The problem - Nothing but a number is wanted: the count of lines in the records below that include "output".

──────────

Background: an optimization exercise with open tools, aiming at small area, a short achievable clock period and few clock cycles per item. Do not read the settings as production practice.
Only simulation tests tie the RTL to the original design; equivalence was not proved.
Power is estimated from default activity; no workload was simulated.

$ cat flow/design.v
module chi_bf (
    input  wire         clk,
    input  wire         rst,           
    input  wire         cmd_valid,
    output wire         cmd_ready,
    input  wire         cmd_setup,     
    input  wire         cmd_dec,       
    input  wire [447:0] cmd_key,       
    input  wire [5:0]   cmd_keylen,    
    input  wire [63:0]  cmd_block,     
    output wire         out_valid,
    output wire [63:0]  out_block,
    output wire [31:0]  sb_raddr,      
    input  wire [127:0] sb_rdata,      
    output wire         sb_init,       
    output wire         sb_we,
    output wire [1:0]   sb_wtab,
    output wire [6:0]   sb_widx,       
    output wire [63:0]  sb_wdata       
);
    localparam [31:0] P_INIT0  = 32'h243F6A88;
    localparam [31:0] P_INIT17 = 32'h8979FB1B;
    function [31:0] p_init_ring;
        input [3:0] i;
        begin
            case (i)
                4'd0:  p_init_ring = 32'h85A308D3;
                4'd1:  p_init_ring = 32'h13198A2E;
                4'd2:  p_init_ring = 32'h03707344;
                4'd3:  p_init_ring = 32'hA4093822;
                4'd4:  p_init_ring = 32'h299F31D0;
                4'd5:  p_init_ring = 32'h082EFA98;
                4'd6:  p_init_ring = 32'hEC4E6C89;
                4'd7:  p_init_ring = 32'h452821E6;
                4'd8:  p_init_ring = 32'h38D01377;
                4'd9:  p_init_ring = 32'hBE5466CF;
                4'd10: p_init_ring = 32'h34E90C6C;
                4'd11: p_init_ring = 32'hC0AC29B7;
                4'd12: p_init_ring = 32'hC97C50DD;
                4'd13: p_init_ring = 32'h3F84D5B5;
                4'd14: p_init_ring = 32'hB5470917;
                default: p_init_ring = 32'h9216D5D9;
            endcase
        end
    endfunction
    function [5:0] kstep;
        input [5:0] v;
        input [5:0] n;
        reg   [6:0] s;
        begin
            s = {1'b0, v} + 7'd4;
            kstep = (s >= {1'b0, n}) ? (s - {1'b0, n}) : s[5:0];
        end
    endfunction
    localparam [2:0] M_IDLE = 3'd0,
                     M_KEY  = 3'd1,
                     M_BLK  = 3'd2,
                     M_SCH  = 3'd3,
                     M_WB   = 3'd4;
    reg [3:0]   ph;          
    reg [511:0] ring;        
    reg [31:0]  pa, pb;      
    reg [31:0]  x;           
    reg [31:0]  r;
    reg         dec;
    reg [2:0]   mode;
    reg         stall;       
    reg [9:0]   ks;          
    reg [6:0]   kc;          
    reg [5:0]   kidx;        
    reg         pend;        
    reg         pend_setup;  
    reg         we_last;     
    reg [8:0]   wl;          
    wire c15 = (ph == 4'd15);
    wire c0  = (ph == 4'd0);
    wire [31:0] s0 = sb_rdata[31:0];
    wire [31:0] s1 = sb_rdata[63:32];
    wire [31:0] s2 = sb_rdata[95:64];
    wire [31:0] s3 = sb_rdata[127:96];
    wire [31:0] f  = ((s0 + s1) ^ s2) + s3;
    reg [31:0] kdec;
    always @(*) begin
        case (ph[2:0])
            3'd0: kdec = ring[32*15 +: 32];
            3'd1: kdec = ring[32*13 +: 32];
            3'd2: kdec = ring[32*11 +: 32];
            3'd3: kdec = ring[32*9  +: 32];
            3'd4: kdec = ring[32*7  +: 32];
            3'd5: kdec = ring[32*5  +: 32];
            3'd6: kdec = ring[32*3  +: 32];
            default: kdec = ring[32*1 +: 32];
        endcase
    end
    wire [31:0] rkey = dec ? kdec : ring[31:0];
    wire [31:0] fx   = r ^ rkey ^ f;                  
    wire [31:0] lw   = x ^ (dec ? pb : pa);           
    wire busy     = (mode == M_BLK || mode == M_SCH) && !stall;
    wire sch_last = (mode == M_SCH) && (ks == 10'd520);
    wire free15   = c15 && (mode == M_IDLE || (!stall && (mode == M_BLK || sch_last)));
    wire key_done = (mode == M_KEY) && (kc == 7'd127);
    assign cmd_ready = (free15 && pend && !pend_setup) || key_done;
    wire acc_blk   = free15 && pend && !pend_setup && cmd_valid;
    wire start_key = free15 && pend && pend_setup;
    reg [7:0] xb;
    always @(*) begin
        case (wl[8:7])
            2'd0: xb = x[31:24];
            2'd1: xb = x[23:16];
            2'd2: xb = x[15:8];
            default: xb = x[7:0];
        endcase
    end
    wire hz = busy && c0 && we_last && (xb[7:1] == wl[6:0]);
    wire [9:0] sidx = ks - 10'd9;
    assign sb_we    = (mode == M_SCH) && !stall && c15 && (ks >= 10'd9);
    assign sb_wtab  = sidx[8:7];
    assign sb_widx  = sidx[6:0];
    assign sb_wdata = {lw, fx};
    assign sb_init  = (mode == M_KEY) && (kc == 7'd0);
    assign out_valid = (mode == M_BLK) && !stall && c15;
    assign out_block = {lw, fx};
    reg [31:0] nx;
    always @(*) begin
        if (mode == M_KEY)
            nx = key_done ? pb : 32'd0;
        else if (busy && !c15)
            nx = hz ? x : fx;
        else if (busy && c15 && mode == M_SCH && !sch_last)
            nx = (ks < 10'd9) ? lw : (lw ^ pb);
        else if (acc_blk)
            nx = cmd_block[63:32] ^ (cmd_dec ? pa : pb);
        else if (mode == M_WB && c15)
            nx = x ^ pb;
        else
            nx = x;
    end
    assign sb_raddr = {nx[7:0], nx[15:8], nx[23:16], nx[31:24]};
    wire [1:0]  lane = kc[6:5];
    wire [4:0]  kcl  = kc[4:0];
    wire [7:0]  kb   = cmd_key[{kidx, 3'b000} +: 8];
    wire [31:0] kmask = {kb, 24'd0} >> {lane, 3'b000};
    wire [4:0] kw = {1'b0, ph} + 5'd1;
    reg        rwr;
    reg [31:0] rwd;
    reg        bwr;
    reg [31:0] bwd;
    always @(*) begin
        rwr = 1'b0;
        rwd = x;
        bwr = 1'b0;
        bwd = x;
        if (mode == M_KEY) begin
            rwr = (kcl[4] == 1'b0);
            rwd = ((lane == 2'd0) ? p_init_ring(ph) : ring[31:0]) ^ kmask;
            if (kc == 7'd0) begin
                bwr = 1'b1;
                bwd = P_INIT0 ^ {cmd_key[7:0], cmd_key[15:8], cmd_key[23:16], cmd_key[31:24]};
            end else if (kcl == 5'd17) begin
                bwr = 1'b1;
                bwd = ((lane == 2'd0) ? P_INIT17 : pa) ^ kmask;
            end
        end else if (mode == M_WB) begin
            if (kw == {ks[3:0], 1'b0}) begin
                rwr = 1'b1;
                rwd = x;
            end else if (kw == {ks[3:0], 1'b1}) begin
                rwr = 1'b1;
                rwd = r;
            end
            if (ks[3:0] == 4'd0 && c0) begin
                bwr = 1'b1;
                bwd = x;
            end else if (ks[3:0] == 4'd8 && ph == 4'd1) begin
                bwr = 1'b1;
                bwd = r;
            end
        end
    end
    always @(posedge clk) begin
        ring <= {(rwr ? rwd : ring[31:0]), ring[511:32]};
        pa   <= pb;
        pb   <= bwr ? bwd : pa;
        x    <= nx;
        wl   <= sidx[8:0];
        if (mode == M_KEY)
            r <= 32'd0;
        else if (busy && !c15)
            r <= hz ? r : x;
        else if (busy && c15 && mode == M_SCH && !sch_last)
            r <= fx;
        else if (acc_blk)
            r <= cmd_block[31:0];
        if (acc_blk)
            dec <= cmd_dec;
        else if (key_done)
            dec <= 1'b0;
        if (start_key)
            kidx <= kstep(6'd0, cmd_keylen);
        else if (mode == M_KEY) begin
            if (kcl == 5'd31)
                kidx <= kstep({4'd0, lane + 2'd1}, cmd_keylen);
            else if (kcl[4] == 1'b0 || kcl == 5'd17)
                kidx <= kstep(kidx, cmd_keylen);
        end
        if (start_key)
            kc <= 7'd0;
        else
            kc <= kc + 7'd1;
        if (key_done)
            ks <= 10'd0;
        else if ((mode == M_WB && c15) ||
                 (busy && c15 && mode == M_SCH && ks >= 10'd9 && !sch_last))
            ks <= ks + 10'd1;
        if (rst) begin
            ph         <= 4'd0;
            mode       <= M_IDLE;
            stall      <= 1'b0;
            pend       <= 1'b0;
            pend_setup <= 1'b0;
            we_last    <= 1'b0;
        end else begin
            ph         <= ph + 4'd1;
            pend       <= cmd_valid && !cmd_ready;
            pend_setup <= cmd_setup;
            we_last    <= sb_we;
            if (hz)
                stall <= 1'b1;
            else if (c15)
                stall <= 1'b0;
            if (key_done)
                mode <= M_SCH;
            else if (mode == M_WB && c15)
                mode <= M_SCH;
            else if (busy && c15 && mode == M_SCH && !sch_last)
                mode <= (ks < 10'd9) ? M_WB : M_SCH;
            else if (free15)
                mode <= acc_blk ? M_BLK : (start_key ? M_KEY : M_IDLE);
        end
    end
endmodule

──────────

Response box - 9